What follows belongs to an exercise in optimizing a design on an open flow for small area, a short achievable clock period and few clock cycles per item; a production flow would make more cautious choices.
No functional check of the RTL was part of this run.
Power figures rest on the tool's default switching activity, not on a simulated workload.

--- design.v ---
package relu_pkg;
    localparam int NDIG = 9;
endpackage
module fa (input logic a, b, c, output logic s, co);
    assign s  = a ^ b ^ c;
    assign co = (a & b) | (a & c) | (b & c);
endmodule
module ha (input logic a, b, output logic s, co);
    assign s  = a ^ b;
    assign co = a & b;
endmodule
====
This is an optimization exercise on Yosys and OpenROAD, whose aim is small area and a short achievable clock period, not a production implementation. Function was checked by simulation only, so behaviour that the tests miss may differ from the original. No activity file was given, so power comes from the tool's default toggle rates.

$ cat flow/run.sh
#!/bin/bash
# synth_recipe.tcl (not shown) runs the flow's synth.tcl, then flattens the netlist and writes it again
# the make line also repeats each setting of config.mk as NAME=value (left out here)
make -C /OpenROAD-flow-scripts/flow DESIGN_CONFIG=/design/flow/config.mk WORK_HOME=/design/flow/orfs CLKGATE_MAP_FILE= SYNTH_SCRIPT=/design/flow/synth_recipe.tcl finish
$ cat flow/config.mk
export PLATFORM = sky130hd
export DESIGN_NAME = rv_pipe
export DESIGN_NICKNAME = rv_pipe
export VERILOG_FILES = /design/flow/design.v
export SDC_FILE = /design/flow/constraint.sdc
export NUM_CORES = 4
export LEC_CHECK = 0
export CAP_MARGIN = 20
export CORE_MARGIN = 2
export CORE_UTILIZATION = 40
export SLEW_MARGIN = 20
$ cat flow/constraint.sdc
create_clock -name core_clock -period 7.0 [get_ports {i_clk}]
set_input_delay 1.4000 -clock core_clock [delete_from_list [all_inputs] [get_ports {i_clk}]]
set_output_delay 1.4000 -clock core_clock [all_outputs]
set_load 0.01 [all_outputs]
====
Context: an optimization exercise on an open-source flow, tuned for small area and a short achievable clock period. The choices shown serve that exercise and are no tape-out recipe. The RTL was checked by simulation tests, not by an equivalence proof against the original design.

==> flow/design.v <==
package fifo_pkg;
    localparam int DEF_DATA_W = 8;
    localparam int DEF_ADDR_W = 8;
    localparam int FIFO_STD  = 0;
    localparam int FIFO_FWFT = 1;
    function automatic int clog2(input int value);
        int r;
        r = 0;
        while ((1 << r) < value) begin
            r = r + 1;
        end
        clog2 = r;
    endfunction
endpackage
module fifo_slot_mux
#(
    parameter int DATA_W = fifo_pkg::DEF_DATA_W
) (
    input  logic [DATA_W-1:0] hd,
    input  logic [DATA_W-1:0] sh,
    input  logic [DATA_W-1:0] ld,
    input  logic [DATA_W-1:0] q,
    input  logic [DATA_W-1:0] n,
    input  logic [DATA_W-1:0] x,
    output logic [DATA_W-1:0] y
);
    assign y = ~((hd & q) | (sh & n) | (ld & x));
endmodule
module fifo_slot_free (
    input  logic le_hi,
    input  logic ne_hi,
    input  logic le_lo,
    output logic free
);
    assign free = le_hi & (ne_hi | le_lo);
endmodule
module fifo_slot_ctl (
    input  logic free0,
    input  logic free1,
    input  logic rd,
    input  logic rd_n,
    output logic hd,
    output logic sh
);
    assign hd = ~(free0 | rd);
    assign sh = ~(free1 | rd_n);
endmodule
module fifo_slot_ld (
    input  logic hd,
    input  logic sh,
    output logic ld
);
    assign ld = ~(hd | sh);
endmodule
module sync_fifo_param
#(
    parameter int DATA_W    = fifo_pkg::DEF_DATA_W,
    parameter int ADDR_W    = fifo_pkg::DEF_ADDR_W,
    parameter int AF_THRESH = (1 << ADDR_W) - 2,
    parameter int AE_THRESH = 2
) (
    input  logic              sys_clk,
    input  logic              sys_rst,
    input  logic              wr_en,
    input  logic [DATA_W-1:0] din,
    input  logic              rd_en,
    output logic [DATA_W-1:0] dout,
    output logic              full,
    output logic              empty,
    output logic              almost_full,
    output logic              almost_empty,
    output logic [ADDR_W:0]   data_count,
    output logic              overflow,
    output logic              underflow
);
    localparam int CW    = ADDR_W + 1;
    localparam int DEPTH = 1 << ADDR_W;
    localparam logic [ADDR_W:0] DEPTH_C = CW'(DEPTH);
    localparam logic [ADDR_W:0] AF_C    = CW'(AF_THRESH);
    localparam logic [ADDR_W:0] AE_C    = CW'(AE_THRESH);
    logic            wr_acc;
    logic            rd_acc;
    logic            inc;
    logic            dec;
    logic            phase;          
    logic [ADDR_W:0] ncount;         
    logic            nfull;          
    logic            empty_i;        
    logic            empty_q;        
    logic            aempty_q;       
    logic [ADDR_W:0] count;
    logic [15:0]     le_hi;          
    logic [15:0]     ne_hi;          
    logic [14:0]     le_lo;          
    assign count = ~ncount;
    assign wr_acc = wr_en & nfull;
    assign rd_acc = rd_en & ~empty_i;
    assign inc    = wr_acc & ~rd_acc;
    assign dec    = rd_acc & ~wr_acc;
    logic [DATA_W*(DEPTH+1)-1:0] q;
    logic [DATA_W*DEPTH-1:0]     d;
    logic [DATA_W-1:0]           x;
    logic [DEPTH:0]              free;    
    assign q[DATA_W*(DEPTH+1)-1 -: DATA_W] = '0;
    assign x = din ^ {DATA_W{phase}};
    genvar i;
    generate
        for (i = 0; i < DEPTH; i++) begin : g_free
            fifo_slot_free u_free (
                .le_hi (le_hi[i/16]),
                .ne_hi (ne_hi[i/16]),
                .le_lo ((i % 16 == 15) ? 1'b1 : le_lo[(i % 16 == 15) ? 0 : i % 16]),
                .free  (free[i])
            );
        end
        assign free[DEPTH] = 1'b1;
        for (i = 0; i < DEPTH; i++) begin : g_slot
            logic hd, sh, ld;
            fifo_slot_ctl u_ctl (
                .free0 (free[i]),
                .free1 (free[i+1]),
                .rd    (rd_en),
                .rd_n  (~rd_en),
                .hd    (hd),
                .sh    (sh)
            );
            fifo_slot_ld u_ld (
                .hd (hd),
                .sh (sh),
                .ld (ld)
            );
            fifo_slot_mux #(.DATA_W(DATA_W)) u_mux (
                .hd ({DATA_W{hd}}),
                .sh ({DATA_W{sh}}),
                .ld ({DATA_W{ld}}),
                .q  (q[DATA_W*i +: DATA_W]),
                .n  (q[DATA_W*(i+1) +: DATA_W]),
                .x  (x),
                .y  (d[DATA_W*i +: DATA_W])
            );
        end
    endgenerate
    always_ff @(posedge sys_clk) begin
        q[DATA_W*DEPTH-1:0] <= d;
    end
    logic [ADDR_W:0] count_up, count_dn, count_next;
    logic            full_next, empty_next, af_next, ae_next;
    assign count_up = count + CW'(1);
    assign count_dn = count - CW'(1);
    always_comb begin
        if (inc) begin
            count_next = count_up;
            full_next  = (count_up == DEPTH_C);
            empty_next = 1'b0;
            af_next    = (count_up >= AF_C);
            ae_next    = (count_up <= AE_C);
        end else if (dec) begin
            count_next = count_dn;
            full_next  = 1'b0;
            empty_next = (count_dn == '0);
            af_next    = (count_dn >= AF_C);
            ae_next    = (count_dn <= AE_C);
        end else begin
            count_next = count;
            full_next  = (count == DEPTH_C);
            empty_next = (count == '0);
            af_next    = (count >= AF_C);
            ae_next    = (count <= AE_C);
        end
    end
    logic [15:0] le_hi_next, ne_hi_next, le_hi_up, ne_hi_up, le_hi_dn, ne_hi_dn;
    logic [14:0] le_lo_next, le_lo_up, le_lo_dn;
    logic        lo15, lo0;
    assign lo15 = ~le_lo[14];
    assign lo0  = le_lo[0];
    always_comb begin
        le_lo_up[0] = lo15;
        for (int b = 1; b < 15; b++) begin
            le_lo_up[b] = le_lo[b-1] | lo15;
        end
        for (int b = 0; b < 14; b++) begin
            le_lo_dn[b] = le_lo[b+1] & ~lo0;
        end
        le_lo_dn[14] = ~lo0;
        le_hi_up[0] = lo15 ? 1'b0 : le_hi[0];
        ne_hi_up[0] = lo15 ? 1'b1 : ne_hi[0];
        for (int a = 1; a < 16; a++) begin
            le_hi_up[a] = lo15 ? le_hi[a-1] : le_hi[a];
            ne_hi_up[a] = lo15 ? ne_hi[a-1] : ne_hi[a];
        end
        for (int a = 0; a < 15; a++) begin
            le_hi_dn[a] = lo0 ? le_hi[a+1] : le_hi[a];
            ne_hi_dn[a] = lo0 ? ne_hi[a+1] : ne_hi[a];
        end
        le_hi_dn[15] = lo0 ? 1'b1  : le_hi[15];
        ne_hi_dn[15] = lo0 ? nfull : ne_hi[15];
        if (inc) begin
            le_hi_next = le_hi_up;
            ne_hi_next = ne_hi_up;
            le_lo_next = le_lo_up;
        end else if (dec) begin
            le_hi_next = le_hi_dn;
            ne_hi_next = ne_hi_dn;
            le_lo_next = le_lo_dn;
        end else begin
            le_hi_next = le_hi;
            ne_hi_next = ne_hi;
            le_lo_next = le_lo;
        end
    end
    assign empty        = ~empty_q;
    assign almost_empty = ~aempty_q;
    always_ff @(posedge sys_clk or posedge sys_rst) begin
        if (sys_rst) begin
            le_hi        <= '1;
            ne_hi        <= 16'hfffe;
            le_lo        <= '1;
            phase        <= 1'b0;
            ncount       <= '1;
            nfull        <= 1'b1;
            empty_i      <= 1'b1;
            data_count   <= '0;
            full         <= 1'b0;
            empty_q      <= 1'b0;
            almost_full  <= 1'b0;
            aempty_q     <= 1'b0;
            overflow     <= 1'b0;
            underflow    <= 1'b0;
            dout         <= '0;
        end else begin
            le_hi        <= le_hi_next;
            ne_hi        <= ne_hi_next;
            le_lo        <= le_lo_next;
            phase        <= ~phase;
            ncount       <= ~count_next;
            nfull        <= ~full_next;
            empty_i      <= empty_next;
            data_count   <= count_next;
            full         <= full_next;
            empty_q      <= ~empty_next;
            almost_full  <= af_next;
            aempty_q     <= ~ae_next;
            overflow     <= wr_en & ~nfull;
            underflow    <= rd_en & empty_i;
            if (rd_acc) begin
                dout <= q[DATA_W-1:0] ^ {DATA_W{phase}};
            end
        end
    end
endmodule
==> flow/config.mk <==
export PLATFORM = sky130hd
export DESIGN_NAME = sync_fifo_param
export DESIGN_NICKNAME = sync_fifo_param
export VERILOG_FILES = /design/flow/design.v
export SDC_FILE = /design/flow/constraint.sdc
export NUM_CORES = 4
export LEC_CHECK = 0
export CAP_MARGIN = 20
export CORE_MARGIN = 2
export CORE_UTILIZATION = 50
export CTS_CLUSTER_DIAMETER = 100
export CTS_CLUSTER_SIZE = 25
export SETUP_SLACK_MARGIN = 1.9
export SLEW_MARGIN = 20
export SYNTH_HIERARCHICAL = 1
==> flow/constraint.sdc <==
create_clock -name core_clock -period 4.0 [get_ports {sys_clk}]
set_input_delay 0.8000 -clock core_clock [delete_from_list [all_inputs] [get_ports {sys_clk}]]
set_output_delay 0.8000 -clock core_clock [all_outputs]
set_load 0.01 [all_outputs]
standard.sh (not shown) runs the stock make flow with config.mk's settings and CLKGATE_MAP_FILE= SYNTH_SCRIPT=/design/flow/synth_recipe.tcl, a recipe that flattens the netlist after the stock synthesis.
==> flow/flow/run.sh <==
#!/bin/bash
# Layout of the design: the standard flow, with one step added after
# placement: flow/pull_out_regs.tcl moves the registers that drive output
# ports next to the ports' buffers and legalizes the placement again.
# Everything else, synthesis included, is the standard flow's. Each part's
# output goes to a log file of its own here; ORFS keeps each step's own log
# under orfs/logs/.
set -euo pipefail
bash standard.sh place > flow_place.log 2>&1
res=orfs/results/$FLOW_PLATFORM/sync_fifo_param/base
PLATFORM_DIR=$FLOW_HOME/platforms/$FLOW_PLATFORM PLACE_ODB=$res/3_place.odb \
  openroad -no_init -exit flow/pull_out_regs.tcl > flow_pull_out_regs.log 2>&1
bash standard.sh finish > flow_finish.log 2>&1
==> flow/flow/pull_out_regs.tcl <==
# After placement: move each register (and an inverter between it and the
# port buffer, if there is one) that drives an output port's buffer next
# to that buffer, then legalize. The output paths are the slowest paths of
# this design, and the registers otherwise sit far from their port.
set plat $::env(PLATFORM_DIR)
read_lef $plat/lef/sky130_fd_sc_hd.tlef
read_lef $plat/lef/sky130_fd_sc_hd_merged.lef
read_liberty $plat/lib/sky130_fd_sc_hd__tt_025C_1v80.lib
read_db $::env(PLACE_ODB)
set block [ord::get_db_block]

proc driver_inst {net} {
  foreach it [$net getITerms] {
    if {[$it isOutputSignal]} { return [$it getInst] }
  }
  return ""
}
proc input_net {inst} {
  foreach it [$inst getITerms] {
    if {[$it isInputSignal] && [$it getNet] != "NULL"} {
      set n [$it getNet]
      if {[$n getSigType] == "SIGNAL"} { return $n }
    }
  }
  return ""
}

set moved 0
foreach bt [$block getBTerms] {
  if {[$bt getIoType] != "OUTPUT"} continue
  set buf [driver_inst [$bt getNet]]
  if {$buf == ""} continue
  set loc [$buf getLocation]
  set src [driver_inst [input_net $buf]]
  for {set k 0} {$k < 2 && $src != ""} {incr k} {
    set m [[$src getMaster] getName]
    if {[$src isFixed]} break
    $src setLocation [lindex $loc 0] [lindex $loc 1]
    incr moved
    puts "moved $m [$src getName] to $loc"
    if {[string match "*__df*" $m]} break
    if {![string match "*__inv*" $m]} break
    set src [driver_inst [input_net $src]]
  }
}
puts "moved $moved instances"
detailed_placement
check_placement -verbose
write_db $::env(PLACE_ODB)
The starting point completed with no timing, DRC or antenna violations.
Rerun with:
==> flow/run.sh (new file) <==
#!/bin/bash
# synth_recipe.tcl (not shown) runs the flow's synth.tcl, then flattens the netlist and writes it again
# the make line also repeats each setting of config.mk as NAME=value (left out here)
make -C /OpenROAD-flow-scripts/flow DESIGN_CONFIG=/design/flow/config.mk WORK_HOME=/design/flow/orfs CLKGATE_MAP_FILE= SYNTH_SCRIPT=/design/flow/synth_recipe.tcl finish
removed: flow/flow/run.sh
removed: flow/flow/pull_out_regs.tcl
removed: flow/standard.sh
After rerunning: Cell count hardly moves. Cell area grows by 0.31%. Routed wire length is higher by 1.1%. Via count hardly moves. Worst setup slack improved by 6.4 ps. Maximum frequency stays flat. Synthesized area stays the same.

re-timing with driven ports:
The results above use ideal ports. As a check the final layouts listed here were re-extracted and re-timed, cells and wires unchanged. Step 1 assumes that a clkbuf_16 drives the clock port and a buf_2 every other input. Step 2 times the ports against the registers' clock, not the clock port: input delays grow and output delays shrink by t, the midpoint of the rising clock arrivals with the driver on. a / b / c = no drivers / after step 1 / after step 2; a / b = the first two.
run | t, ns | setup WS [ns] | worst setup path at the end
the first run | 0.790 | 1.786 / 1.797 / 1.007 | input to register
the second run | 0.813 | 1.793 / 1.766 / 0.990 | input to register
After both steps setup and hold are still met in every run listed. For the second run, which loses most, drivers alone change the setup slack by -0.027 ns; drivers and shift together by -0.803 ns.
====
▸ **What the task requires**: Give back, word for word, only the lines above from the line holding "set n [$it getNet]" to the line holding "detailed_placement", both included.

▸ **Solved problem**:
      set n [$it getNet]
      if {[$n getSigType] == "SIGNAL"} { return $n }
    }
  }
  return ""
}

set moved 0
foreach bt [$block getBTerms] {
  if {[$bt getIoType] != "OUTPUT"} continue
  set buf [driver_inst [$bt getNet]]
  if {$buf == ""} continue
  set loc [$buf getLocation]
  set src [driver_inst [input_net $buf]]
  for {set k 0} {$k < 2 && $src != ""} {incr k} {
    set m [[$src getMaster] getName]
    if {[$src isFixed]} break
    $src setLocation [lindex $loc 0] [lindex $loc 1]
    incr moved
    puts "moved $m [$src getName] to $loc"
    if {[string match "*__df*" $m]} break
    if {![string match "*__inv*" $m]} break
    set src [driver_inst [input_net $src]]
  }
}
puts "moved $moved instances"
detailed_placement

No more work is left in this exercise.